Via Yahoo Finance

Over the past 12-months, shares in Metro Bank (LSE: MTRO) have lost around 90% of their value as the company has lurched from disaster to disaster.

And despite the challenger bank’s efforts to stop the investor exodus, the market has continued to punish the business.

However, I believe that this could change in 2020, and today I’m going to explain why.

Restoring trust

I will admit that I have not been a fan of Metro Bank for some time. In the beginning, the bank’s premium valuation scared me off, but then when the company’s accounting scandal broke earlier in the year, I started to worry about its solvency and management’s ability to run a business. The failed bond issue in September only reinforced my views.

Metro has been trying to put these issues behind it, with limited success. It eventually got the debt issue off the ground, although it had to offer investors a much higher interest rate, and at the end of October, chairman and founder Vernon Hill left the company with “immediate effect“.

While Hill had already been planning to leave at the end of the year, his sudden decision, announced soon after the publication of Metro’s third-quarter results, spoke volumes.

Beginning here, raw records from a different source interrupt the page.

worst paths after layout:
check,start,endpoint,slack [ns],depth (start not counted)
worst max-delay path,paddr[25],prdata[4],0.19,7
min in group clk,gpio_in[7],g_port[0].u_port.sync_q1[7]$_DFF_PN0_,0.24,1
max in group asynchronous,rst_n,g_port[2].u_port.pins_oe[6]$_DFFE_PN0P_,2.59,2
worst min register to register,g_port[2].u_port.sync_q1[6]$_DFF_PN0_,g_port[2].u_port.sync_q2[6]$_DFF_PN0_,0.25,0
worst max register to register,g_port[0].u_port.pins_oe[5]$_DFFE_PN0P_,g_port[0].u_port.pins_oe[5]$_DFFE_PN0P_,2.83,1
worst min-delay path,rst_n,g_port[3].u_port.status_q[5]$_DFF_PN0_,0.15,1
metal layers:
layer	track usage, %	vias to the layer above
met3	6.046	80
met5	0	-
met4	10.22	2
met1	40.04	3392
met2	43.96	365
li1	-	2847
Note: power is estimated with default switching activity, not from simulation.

The group reported a third-quarter statutory loss before tax of £6.7m. A substantial charge for “prudent balance sheet actions” helped push the group into the red.

New leader

Michael Snyder has now taken over as the challenger bank’s chairman, and while he will have his work cut out to restore confidence in Metro, his credentials seem to suggest that he is the right man for the job. He has previously worked as the head of mid-market accountants Kingston Smith, and he spent five years as the de facto head of the City of London Corporation.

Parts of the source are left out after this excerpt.